Skip to content
Sean Baxter edited this page May 15, 2016 · 1 revision

Usage tips

  • Always compile with -Xptxas="-v". This is a flag to the PTX assembler asking for verbose output.

ptxas info : Compiling entry function 'ZN4mgpu16launch_box_cta_kINS_15launch_params_tILi16ELi1ELi1ELi0EEEZ13simple_reduceILi16EPiS4_EvT0_T1_RNS_9context_tEEUnvdl2_PFvPiPiRN4mgpu9context_tEE13simple_reduceILi16EPiPiE1_PiPiEEvT0' for 'sm_35' ptxas info : Function properties for ZN4mgpu16launch_box_cta_kINS_15launch_params_tILi16ELi1ELi1ELi0EEEZ13simple_reduceILi16EPiS4_EvT0_T1_RNS_9context_tEEUnvdl2_PFvPiPiRN4mgpu9context_tEE13simple_reduceILi16EPiPiE1_PiPiEEvT0 0 bytes stack frame, 0 bytes spill stores, 0 bytes spill loads ptxas info : Used 8 registers, 64 bytes smem, 336 bytes cmem[0]

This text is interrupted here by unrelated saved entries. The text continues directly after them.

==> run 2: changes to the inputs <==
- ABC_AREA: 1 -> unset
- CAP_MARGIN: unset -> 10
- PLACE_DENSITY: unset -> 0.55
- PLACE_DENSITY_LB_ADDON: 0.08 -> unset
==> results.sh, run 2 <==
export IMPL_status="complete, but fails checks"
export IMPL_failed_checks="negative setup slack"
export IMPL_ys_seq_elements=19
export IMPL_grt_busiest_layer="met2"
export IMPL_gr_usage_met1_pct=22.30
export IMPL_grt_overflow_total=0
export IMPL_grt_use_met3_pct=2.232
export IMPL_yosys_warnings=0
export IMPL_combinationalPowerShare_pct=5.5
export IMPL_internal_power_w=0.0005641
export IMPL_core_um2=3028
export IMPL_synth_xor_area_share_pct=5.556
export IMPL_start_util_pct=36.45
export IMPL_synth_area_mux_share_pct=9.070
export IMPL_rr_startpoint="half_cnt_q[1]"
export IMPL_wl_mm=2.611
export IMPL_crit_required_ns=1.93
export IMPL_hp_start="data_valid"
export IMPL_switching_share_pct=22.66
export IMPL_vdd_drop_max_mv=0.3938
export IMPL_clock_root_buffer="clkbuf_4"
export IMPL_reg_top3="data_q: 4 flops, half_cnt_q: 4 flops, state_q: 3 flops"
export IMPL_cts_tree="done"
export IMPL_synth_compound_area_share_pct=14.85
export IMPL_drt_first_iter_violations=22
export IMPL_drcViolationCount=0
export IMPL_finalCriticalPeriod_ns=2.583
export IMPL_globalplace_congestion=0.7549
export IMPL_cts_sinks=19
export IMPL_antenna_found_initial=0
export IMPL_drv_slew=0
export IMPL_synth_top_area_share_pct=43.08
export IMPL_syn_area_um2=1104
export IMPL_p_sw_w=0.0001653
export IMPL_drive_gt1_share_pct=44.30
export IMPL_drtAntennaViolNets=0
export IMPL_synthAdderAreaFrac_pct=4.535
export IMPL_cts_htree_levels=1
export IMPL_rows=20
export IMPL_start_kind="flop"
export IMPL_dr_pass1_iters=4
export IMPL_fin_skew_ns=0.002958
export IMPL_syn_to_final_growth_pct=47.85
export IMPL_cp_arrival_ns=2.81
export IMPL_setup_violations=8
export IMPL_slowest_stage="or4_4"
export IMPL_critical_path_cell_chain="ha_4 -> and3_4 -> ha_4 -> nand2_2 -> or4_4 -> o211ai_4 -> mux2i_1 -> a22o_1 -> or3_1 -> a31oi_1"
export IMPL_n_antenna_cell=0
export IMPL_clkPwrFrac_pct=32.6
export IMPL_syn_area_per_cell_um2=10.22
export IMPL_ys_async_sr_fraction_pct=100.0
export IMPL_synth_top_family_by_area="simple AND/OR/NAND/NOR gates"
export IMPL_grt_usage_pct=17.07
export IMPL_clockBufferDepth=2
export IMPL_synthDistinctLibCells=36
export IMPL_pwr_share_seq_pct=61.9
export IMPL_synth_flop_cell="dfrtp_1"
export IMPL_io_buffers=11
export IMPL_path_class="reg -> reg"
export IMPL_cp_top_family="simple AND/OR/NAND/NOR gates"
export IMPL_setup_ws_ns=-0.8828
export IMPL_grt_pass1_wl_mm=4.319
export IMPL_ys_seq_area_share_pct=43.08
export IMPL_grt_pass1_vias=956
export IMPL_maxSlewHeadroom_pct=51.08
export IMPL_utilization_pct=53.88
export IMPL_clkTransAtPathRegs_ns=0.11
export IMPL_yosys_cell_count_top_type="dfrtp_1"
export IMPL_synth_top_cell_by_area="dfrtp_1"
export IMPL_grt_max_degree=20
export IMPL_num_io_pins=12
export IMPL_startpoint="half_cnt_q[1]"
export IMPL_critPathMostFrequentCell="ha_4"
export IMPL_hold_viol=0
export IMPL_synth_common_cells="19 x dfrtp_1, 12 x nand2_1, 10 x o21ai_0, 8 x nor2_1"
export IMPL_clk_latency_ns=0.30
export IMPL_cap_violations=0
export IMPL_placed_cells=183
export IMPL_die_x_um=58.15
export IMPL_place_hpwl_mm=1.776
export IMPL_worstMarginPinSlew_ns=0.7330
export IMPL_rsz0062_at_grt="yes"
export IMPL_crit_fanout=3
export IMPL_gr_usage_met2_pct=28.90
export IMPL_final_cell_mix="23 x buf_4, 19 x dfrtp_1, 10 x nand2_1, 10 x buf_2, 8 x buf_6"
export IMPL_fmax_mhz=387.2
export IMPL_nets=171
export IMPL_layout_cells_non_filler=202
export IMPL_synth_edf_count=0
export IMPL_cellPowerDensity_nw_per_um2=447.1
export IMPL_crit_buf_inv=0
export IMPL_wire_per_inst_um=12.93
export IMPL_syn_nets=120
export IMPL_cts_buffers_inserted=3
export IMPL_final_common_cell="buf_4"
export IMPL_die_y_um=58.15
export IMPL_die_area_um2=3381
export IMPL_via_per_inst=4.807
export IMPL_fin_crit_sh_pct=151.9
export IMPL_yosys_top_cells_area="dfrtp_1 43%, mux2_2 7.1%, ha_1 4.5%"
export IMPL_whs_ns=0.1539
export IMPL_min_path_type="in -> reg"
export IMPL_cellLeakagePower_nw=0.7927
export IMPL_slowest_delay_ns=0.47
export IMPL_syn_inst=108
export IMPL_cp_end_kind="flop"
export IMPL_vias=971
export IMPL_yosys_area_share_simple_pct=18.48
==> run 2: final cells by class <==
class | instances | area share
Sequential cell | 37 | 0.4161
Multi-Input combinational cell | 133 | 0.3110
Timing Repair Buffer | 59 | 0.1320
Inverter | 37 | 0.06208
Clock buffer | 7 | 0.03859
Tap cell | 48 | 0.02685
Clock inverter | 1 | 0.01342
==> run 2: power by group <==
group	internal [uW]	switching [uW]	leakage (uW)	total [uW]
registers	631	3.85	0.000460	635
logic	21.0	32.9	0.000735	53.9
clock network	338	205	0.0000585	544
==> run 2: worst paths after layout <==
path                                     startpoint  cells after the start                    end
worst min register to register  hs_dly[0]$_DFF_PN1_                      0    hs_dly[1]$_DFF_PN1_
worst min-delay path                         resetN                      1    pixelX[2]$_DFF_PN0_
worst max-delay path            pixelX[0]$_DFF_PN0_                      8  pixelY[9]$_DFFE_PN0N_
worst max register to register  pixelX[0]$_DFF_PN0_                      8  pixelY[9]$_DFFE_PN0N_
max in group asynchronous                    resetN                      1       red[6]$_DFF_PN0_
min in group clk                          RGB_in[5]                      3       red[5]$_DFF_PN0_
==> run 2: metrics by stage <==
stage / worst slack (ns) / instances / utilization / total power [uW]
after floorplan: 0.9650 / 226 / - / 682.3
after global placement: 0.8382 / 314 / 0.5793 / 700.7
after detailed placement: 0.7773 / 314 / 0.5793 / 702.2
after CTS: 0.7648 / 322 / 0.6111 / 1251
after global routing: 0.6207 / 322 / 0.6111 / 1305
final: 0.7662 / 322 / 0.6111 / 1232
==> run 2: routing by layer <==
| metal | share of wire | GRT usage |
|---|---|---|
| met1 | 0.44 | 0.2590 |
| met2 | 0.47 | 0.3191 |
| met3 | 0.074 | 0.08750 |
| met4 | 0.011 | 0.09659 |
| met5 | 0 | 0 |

  This is the ptx verbose output for the intra-CTA reducer in the tutorial `tut_02_cta_launch.cu`. It only uses 8 registers and 64 bytes of shared memory. Occupancy is limited by max threads per SM (2048 on recent architectures), which means the user should increase grain size `vt` to do more work per thread. 

  If the PTX assembler's output lists any byte's spilled, it is likely that the kernel is attempting to dynamically index an array that was intended to sit in register. Only random-access memories like shared, local and device memory support random access. Registers must be accessed by name, so array accesses must be made with static indices, either hard-coded or produced from the indices of compile-time unrolled loops. CUDA has its own mechanism `#pragma unroll` for unrolling loops. Unfortunately this mechanism is just a hint, and the directive can be applied to many kinds of loops that do not unroll. Use moderngpu's `iterate<>` template to guarantee loop unrolling.